(Collected data)
◇ ◇ ◇ ◇

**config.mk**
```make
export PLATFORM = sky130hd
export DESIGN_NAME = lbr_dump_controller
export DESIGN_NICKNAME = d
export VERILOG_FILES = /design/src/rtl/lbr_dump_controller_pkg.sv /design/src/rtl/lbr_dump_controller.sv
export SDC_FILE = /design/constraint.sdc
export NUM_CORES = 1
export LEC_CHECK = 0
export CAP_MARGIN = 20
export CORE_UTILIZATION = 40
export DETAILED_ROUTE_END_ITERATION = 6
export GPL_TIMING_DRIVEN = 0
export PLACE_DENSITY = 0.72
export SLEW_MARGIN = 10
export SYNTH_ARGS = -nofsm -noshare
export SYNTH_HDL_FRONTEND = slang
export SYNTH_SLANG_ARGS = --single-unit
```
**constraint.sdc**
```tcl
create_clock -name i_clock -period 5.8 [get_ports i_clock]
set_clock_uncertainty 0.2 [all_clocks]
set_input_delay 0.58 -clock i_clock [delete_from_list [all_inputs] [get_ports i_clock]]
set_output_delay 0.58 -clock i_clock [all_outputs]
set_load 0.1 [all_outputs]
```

◇ ◇ ◇ ◇

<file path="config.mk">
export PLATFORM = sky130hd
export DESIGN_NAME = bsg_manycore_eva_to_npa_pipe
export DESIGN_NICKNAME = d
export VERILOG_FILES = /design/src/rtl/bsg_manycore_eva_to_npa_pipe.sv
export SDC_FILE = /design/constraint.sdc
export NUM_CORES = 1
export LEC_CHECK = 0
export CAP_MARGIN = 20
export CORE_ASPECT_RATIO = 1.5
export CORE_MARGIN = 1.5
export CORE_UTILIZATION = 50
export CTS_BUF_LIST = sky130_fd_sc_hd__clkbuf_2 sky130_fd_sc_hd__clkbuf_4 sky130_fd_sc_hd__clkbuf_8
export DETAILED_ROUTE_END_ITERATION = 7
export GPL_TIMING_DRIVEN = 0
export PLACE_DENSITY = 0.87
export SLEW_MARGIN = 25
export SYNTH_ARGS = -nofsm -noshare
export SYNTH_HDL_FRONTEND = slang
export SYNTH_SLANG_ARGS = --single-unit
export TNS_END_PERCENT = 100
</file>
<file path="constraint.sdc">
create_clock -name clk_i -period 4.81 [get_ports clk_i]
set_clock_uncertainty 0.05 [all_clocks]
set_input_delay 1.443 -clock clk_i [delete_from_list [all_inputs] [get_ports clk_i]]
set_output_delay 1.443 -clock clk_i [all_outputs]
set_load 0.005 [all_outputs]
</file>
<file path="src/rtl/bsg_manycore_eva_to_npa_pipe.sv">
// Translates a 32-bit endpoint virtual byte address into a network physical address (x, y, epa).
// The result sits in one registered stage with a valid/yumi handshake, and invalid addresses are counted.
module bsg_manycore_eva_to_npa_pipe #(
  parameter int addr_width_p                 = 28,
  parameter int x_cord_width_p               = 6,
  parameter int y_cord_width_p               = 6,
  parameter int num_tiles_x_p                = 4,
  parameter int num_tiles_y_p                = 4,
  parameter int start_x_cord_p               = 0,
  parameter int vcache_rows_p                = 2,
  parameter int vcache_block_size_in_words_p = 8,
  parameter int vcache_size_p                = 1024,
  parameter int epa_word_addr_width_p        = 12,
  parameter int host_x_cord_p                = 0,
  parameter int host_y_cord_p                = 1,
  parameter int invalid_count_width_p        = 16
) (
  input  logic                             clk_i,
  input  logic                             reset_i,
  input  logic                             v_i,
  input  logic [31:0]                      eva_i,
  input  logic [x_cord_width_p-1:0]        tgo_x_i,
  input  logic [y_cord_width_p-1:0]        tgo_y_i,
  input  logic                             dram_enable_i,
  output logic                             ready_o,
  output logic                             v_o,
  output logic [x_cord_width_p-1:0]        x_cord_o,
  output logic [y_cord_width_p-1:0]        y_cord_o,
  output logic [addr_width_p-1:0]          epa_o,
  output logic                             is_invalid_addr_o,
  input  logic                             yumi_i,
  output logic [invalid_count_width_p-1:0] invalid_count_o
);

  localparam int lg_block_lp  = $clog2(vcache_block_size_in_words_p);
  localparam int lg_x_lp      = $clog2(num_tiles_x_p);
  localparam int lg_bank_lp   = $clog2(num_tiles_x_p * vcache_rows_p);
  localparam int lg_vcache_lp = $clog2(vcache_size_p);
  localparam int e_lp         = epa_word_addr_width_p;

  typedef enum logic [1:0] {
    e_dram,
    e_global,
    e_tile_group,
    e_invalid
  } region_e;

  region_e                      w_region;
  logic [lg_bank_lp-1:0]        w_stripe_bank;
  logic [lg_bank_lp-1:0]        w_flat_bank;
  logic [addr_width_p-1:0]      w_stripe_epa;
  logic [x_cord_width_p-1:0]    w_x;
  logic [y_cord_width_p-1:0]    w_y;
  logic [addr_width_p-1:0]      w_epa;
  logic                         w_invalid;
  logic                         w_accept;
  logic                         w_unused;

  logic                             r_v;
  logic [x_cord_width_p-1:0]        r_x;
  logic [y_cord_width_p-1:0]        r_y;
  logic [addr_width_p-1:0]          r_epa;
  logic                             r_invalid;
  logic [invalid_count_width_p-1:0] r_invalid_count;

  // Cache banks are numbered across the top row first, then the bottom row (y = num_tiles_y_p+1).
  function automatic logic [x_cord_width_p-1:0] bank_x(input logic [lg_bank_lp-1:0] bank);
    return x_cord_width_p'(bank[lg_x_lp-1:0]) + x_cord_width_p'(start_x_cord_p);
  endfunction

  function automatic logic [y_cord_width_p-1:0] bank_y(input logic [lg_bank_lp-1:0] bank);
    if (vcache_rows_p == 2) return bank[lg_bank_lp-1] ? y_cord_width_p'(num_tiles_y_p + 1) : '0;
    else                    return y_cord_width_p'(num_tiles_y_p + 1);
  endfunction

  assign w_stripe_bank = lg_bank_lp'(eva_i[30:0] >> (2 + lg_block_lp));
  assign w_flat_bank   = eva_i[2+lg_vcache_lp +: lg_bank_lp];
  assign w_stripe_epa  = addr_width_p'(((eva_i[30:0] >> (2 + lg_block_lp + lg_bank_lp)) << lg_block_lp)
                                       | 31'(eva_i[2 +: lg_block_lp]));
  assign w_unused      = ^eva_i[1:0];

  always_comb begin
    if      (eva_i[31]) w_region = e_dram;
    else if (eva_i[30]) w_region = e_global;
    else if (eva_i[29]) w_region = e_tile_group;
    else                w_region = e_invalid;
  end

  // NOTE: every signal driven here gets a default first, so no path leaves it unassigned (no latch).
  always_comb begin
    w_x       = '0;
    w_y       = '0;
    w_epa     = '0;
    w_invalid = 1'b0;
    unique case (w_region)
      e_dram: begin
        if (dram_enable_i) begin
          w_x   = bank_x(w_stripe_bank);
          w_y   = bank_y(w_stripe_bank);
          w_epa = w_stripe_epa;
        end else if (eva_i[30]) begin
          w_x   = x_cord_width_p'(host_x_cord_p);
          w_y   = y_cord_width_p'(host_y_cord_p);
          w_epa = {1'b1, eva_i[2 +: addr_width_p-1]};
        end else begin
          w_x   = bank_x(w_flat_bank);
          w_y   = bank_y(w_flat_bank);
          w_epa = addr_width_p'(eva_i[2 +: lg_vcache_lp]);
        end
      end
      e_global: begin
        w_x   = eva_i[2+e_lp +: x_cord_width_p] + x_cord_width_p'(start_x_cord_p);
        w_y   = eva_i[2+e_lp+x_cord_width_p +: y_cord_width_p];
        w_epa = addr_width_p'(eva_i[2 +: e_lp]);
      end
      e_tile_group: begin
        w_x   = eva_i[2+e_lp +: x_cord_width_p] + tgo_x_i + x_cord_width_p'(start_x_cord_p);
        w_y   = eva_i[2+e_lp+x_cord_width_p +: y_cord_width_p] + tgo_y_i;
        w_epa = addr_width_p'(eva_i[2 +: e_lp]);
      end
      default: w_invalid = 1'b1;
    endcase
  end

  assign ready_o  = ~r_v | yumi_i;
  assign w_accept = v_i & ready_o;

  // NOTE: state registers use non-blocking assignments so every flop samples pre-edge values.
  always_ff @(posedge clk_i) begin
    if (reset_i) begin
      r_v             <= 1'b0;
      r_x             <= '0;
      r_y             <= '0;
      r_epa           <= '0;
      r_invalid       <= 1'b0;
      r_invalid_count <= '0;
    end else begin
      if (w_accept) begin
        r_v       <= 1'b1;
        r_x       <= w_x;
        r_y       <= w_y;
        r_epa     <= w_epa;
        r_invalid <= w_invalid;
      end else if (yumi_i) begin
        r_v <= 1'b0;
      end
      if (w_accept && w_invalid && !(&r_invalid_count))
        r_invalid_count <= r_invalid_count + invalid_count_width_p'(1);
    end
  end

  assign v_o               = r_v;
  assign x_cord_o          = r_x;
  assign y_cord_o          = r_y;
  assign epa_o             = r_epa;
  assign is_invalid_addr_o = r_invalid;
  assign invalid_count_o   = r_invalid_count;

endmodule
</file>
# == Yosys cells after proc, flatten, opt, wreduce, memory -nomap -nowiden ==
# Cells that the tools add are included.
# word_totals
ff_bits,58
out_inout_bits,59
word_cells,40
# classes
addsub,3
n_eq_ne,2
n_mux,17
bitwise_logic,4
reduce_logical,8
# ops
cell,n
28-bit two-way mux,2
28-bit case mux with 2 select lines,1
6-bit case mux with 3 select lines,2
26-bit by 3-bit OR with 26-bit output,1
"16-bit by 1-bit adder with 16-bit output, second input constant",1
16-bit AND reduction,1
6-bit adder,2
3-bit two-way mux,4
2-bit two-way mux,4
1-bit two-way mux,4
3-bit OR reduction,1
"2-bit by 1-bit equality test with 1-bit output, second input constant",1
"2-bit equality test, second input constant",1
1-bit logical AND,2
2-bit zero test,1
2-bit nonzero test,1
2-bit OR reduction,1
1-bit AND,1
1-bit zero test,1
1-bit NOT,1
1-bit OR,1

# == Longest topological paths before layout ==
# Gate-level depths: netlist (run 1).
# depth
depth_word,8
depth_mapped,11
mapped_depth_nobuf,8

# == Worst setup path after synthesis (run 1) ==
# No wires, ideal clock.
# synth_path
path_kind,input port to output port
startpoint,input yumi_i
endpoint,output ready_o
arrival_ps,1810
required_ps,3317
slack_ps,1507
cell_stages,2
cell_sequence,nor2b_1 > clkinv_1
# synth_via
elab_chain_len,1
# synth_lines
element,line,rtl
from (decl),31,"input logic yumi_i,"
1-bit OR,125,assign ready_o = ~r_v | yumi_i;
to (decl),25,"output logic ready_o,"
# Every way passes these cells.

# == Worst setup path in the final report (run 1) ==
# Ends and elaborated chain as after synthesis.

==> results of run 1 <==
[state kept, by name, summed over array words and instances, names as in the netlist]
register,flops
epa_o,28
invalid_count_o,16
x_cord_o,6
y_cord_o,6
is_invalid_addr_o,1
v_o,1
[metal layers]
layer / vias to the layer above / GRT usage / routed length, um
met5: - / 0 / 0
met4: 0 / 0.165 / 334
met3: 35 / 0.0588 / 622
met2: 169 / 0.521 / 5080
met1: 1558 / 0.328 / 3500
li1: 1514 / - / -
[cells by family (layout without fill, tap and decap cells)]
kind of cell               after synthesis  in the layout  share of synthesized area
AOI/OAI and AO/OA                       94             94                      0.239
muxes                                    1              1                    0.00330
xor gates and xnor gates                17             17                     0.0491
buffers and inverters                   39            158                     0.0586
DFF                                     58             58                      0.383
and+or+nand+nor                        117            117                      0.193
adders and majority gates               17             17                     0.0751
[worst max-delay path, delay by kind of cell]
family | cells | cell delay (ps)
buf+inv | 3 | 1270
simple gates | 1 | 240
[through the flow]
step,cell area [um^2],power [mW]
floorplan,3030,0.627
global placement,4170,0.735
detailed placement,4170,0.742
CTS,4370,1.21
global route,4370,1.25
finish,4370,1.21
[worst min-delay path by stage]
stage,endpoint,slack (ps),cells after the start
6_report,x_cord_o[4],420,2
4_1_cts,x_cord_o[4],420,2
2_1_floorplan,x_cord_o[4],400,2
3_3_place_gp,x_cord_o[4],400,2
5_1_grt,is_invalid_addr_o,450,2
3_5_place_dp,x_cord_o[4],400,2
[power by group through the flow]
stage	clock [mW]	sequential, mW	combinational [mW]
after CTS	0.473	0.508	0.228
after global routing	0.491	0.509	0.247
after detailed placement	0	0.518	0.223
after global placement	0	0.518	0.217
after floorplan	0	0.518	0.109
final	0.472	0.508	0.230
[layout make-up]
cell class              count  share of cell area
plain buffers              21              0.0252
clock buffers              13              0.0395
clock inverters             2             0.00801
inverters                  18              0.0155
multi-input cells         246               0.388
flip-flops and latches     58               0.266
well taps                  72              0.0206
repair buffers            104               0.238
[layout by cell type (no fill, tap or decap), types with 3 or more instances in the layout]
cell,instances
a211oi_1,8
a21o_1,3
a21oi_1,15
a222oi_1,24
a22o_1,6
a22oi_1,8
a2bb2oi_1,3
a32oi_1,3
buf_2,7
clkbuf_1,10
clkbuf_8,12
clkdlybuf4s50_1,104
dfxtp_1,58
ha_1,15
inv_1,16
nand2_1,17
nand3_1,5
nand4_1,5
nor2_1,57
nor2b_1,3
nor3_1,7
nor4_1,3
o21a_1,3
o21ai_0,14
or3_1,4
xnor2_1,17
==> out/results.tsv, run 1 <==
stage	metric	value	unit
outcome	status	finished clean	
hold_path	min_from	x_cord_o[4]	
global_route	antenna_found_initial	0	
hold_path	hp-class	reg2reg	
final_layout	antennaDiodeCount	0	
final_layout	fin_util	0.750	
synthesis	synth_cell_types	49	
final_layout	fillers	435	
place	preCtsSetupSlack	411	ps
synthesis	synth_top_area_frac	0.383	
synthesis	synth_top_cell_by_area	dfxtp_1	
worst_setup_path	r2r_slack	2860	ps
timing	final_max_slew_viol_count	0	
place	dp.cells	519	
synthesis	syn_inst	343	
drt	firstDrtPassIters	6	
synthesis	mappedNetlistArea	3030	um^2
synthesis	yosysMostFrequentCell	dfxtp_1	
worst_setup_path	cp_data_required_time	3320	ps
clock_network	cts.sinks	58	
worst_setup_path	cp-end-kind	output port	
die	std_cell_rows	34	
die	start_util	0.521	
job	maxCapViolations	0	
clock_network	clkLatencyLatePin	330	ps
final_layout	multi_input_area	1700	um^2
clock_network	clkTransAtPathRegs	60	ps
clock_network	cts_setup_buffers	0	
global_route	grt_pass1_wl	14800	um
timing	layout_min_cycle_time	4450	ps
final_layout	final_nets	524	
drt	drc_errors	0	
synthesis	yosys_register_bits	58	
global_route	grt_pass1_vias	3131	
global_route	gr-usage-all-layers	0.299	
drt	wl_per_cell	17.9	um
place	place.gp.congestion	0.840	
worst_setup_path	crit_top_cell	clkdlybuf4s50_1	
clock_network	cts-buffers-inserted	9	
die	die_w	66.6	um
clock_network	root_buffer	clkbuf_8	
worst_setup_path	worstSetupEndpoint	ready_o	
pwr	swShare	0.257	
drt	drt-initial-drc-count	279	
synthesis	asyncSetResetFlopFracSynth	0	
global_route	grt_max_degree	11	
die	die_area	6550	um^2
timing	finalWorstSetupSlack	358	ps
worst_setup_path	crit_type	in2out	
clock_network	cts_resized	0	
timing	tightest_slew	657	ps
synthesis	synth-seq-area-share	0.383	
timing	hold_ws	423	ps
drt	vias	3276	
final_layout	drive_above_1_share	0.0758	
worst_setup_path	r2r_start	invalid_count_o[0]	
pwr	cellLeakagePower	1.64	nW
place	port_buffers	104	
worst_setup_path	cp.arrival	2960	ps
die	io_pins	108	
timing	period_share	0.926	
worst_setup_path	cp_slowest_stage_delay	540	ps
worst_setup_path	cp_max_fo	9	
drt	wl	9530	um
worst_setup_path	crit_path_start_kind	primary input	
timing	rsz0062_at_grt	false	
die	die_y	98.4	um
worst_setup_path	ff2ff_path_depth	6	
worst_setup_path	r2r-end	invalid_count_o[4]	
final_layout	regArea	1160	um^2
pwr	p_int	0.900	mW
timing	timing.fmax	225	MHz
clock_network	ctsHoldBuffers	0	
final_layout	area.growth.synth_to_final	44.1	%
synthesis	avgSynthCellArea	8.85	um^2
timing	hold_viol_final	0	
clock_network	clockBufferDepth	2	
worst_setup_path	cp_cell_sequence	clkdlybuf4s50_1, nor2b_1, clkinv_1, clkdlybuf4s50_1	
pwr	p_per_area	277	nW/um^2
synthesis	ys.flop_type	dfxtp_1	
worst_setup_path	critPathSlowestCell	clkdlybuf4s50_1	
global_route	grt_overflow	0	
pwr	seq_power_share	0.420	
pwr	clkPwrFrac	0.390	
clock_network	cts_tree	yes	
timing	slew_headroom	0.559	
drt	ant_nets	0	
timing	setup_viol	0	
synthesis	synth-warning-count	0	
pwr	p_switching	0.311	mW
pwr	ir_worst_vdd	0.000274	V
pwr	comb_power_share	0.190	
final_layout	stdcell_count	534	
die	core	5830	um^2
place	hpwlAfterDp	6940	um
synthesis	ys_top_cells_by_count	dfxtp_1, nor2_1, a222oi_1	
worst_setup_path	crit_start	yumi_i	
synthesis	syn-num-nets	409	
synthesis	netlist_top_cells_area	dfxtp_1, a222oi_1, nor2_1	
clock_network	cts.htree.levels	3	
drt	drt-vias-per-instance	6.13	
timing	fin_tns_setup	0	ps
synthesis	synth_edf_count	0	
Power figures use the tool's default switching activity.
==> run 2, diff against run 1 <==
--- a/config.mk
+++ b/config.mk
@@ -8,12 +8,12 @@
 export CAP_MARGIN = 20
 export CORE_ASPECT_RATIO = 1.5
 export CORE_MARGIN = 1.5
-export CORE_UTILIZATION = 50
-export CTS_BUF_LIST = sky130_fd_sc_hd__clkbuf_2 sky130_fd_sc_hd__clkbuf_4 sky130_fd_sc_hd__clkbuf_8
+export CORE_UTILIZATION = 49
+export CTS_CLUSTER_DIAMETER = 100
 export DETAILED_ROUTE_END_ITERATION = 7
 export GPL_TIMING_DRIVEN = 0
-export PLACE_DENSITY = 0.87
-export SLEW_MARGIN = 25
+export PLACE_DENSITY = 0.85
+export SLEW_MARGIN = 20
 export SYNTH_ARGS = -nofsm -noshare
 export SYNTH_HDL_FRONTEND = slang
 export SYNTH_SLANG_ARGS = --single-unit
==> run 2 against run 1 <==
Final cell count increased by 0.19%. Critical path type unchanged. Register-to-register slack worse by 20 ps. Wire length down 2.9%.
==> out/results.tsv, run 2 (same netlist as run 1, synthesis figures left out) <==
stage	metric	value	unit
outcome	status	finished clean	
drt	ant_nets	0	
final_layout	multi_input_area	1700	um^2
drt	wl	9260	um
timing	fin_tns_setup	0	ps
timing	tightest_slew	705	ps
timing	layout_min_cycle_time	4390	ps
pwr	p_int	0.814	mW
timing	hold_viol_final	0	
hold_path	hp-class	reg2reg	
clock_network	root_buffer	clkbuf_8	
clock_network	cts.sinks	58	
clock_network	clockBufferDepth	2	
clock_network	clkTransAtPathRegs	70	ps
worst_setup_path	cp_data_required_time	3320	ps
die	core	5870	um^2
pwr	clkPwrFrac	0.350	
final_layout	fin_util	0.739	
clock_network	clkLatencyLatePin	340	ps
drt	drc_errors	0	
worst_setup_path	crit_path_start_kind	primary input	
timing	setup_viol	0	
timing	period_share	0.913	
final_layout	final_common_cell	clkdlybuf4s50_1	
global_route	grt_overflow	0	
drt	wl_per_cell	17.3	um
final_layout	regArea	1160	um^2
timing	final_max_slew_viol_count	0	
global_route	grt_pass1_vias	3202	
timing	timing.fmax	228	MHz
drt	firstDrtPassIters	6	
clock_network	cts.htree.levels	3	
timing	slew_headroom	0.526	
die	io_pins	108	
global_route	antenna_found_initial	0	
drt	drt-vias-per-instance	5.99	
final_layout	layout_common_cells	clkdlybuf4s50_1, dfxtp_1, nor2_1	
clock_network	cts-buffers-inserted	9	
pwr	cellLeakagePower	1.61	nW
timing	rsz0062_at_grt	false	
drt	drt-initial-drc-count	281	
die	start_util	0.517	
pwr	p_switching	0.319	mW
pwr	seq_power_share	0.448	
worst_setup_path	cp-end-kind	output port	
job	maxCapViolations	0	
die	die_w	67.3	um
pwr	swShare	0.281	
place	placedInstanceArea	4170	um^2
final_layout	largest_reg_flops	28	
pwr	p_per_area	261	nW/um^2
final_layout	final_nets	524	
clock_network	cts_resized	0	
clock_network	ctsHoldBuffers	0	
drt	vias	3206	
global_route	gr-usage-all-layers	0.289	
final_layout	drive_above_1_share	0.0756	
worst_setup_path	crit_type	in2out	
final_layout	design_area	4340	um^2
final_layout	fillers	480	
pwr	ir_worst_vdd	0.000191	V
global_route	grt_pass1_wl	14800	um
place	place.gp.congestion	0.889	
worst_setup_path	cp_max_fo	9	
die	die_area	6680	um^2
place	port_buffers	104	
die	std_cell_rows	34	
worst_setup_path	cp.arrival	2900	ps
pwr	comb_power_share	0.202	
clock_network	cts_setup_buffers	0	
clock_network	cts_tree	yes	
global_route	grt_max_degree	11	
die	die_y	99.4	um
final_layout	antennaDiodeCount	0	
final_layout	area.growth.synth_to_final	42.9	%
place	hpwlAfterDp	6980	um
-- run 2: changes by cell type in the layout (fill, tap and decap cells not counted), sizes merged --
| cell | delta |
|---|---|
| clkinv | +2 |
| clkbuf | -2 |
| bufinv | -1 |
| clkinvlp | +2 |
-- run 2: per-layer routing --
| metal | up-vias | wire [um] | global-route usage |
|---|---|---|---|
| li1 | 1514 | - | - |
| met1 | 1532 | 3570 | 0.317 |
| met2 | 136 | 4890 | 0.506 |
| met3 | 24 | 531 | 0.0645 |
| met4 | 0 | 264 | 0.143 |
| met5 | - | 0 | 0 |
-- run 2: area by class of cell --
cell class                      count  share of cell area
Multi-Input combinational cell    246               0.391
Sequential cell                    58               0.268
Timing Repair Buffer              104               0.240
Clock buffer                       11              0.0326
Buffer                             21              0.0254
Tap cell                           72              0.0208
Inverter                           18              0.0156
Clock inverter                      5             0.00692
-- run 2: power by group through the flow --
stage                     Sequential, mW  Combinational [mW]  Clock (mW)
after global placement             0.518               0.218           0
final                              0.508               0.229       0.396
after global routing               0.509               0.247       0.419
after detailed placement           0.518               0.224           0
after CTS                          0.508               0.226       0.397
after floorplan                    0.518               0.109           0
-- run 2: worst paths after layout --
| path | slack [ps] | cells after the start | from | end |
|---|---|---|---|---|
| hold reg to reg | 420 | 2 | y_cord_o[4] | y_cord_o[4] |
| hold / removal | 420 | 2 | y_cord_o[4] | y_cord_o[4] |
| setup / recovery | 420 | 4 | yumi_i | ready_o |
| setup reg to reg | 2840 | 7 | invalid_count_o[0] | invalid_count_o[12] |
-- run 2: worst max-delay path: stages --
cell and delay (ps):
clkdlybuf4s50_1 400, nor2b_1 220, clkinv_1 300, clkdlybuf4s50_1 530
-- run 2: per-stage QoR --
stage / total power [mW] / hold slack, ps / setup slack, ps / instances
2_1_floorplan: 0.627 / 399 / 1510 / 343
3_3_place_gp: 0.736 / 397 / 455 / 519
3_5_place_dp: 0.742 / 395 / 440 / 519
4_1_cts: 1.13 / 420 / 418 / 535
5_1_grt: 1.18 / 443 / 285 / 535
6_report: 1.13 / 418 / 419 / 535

◇ ◇ ◇ ◇

• _The task_: Look above for the line containing "set_output_delay 1.443 -clock" and the line containing "parameter int num_tiles_y_p". Transcribe both, with the lines between them, exactly.

• _Result of the exercise_:
set_output_delay 1.443 -clock clk_i [all_outputs]
set_load 0.005 [all_outputs]
</file>
<file path="src/rtl/bsg_manycore_eva_to_npa_pipe.sv">
// Translates a 32-bit endpoint virtual byte address into a network physical address (x, y, epa).
// The result sits in one registered stage with a valid/yumi handshake, and invalid addresses are counted.
module bsg_manycore_eva_to_npa_pipe #(
  parameter int addr_width_p                 = 28,
  parameter int x_cord_width_p               = 6,
  parameter int y_cord_width_p               = 6,
  parameter int num_tiles_x_p                = 4,
  parameter int num_tiles_y_p                = 4,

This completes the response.